Cutmix Data Augmentation: How many new samples are generated in each batch using Cutmix?

I used Cutmix method to augment the data, code available at CutMix data augmentation for image classification. tf.data.Dataset.from_tensor_slices is used in this code to prepare the input pipeline. In order to feed to training data in Cutmix, two copies of training data is generated like:

  train_ds_one = (tf.data.Dataset.from_tensor_slices((train_x, train_y)).shuffle(batch_size * 100))
  train_ds_two = (tf.data.Dataset.from_tensor_slices((train_x, train_y)).shuffle(batch_size * 100))
  train_ds = tf.data.Dataset.zip((train_ds_one, train_ds_two))
  train_ds_cmu = (
    train_ds.shuffle(batch_size * 100)
    .map(cut_mix, num_parallel_calls=AUTO)
    .batch(batch_size).prefetch(AUTO)
  )

In Cutmix, new virtual image is generated with combination of two images from the current batch.

Questions

  1. I’m utilizing a 200 batchsize, and cutmix function retrieving 200 augmented images.
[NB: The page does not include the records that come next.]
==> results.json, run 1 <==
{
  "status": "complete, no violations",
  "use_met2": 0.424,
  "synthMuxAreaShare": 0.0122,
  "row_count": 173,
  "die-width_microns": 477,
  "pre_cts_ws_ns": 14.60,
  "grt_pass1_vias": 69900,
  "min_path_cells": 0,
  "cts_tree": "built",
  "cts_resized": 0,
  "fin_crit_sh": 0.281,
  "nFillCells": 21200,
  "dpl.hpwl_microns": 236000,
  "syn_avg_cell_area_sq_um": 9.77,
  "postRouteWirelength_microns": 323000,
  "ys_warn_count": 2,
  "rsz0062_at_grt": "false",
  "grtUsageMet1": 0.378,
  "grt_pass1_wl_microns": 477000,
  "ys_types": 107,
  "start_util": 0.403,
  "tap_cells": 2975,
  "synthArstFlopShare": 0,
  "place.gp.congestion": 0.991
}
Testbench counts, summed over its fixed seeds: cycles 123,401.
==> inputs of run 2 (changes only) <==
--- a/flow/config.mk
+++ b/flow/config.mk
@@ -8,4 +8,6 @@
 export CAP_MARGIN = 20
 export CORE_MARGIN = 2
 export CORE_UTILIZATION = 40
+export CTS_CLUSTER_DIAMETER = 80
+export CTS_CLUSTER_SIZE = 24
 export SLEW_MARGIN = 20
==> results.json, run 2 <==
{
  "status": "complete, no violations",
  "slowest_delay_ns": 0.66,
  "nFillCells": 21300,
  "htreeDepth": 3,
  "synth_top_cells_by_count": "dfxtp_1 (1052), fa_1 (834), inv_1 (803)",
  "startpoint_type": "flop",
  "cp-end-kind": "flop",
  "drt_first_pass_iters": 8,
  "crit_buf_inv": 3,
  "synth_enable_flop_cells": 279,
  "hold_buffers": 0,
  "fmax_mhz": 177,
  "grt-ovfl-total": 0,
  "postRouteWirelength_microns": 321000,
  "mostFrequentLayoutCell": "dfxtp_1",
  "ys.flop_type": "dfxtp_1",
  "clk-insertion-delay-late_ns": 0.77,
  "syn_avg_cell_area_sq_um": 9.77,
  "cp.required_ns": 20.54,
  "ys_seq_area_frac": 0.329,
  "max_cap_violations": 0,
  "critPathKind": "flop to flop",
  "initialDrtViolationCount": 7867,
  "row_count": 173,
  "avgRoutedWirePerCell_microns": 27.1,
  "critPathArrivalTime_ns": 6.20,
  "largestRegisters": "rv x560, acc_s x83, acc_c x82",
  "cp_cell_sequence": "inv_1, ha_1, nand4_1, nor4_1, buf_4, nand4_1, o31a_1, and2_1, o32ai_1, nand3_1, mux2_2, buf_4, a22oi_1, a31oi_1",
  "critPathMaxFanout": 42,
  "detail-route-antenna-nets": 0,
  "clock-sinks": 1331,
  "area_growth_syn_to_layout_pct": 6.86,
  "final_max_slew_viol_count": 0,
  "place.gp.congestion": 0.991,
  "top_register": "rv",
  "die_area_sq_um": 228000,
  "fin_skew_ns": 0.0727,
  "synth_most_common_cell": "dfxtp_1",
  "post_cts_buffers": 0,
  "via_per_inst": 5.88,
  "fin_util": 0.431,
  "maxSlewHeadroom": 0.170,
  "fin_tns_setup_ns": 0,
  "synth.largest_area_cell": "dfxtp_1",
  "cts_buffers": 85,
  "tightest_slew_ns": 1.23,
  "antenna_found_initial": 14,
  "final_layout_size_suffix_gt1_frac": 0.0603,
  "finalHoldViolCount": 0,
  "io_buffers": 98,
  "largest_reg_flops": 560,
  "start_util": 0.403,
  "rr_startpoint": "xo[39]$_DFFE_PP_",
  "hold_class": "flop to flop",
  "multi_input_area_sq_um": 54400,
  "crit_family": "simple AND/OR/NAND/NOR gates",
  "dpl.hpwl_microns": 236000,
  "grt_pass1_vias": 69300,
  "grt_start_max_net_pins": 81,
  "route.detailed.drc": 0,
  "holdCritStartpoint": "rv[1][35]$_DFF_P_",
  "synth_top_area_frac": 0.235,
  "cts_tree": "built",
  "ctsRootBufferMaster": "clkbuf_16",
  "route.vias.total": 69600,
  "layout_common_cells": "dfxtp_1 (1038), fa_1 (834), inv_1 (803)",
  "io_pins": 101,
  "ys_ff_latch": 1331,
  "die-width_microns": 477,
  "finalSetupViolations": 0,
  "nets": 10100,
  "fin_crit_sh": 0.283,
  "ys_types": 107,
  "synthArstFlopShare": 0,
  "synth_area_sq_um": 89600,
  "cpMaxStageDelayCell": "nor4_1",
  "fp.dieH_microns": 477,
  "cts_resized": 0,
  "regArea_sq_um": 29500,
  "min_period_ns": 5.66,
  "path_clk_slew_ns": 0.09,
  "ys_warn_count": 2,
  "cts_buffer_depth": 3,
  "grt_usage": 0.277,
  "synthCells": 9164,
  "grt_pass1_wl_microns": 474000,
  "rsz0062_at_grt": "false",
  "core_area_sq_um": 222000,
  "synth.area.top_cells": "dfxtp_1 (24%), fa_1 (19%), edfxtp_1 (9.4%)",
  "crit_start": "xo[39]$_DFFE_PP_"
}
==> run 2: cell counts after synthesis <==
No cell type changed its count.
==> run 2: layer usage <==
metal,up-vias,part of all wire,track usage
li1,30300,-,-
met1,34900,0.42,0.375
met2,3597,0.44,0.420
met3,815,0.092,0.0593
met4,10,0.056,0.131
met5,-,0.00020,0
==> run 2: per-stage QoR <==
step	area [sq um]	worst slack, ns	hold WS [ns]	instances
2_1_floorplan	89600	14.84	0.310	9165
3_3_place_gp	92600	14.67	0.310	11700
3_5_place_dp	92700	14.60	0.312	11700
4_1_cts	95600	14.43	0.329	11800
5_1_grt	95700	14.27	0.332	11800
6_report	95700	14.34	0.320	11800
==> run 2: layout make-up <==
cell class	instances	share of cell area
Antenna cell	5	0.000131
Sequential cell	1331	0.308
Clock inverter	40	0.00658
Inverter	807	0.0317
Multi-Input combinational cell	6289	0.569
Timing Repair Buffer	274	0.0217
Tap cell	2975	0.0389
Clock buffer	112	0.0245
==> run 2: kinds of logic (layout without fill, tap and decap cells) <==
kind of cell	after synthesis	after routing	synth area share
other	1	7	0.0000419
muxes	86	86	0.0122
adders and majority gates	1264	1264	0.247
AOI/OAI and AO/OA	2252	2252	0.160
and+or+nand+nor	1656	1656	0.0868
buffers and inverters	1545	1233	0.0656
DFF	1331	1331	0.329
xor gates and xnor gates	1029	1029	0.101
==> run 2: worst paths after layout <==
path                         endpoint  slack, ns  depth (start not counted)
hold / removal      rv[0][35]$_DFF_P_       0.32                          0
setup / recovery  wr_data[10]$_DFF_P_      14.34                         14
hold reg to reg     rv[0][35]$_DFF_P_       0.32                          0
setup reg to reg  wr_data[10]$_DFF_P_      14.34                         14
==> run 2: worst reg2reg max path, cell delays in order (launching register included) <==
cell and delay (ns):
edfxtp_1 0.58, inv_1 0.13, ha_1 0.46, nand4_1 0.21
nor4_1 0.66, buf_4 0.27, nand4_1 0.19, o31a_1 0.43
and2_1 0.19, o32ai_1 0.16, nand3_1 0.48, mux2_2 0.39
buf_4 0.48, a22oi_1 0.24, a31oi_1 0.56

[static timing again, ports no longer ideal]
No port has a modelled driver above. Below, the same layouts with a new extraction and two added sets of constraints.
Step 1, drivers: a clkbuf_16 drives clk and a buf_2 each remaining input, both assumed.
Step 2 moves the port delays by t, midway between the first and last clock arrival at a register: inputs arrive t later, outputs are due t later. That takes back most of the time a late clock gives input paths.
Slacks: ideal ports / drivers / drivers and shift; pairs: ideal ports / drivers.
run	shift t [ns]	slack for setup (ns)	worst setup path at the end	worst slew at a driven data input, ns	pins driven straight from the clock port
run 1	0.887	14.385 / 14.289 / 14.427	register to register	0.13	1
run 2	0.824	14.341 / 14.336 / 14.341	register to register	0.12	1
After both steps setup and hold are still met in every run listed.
How did we obtain 200 augmented images? Why not more or less?
  2. Which two images are chosen to create a new virtual sample? In my point of view it could be a completely random selection of two images. Suppose Image1 and Image5 are selected to create a new image, but why not select Image1 and Image2, then Image1 and Image3, then Image1 and Image4, and so on?

Thank you for the comment. Can you give some detail like how many should be increased as extra?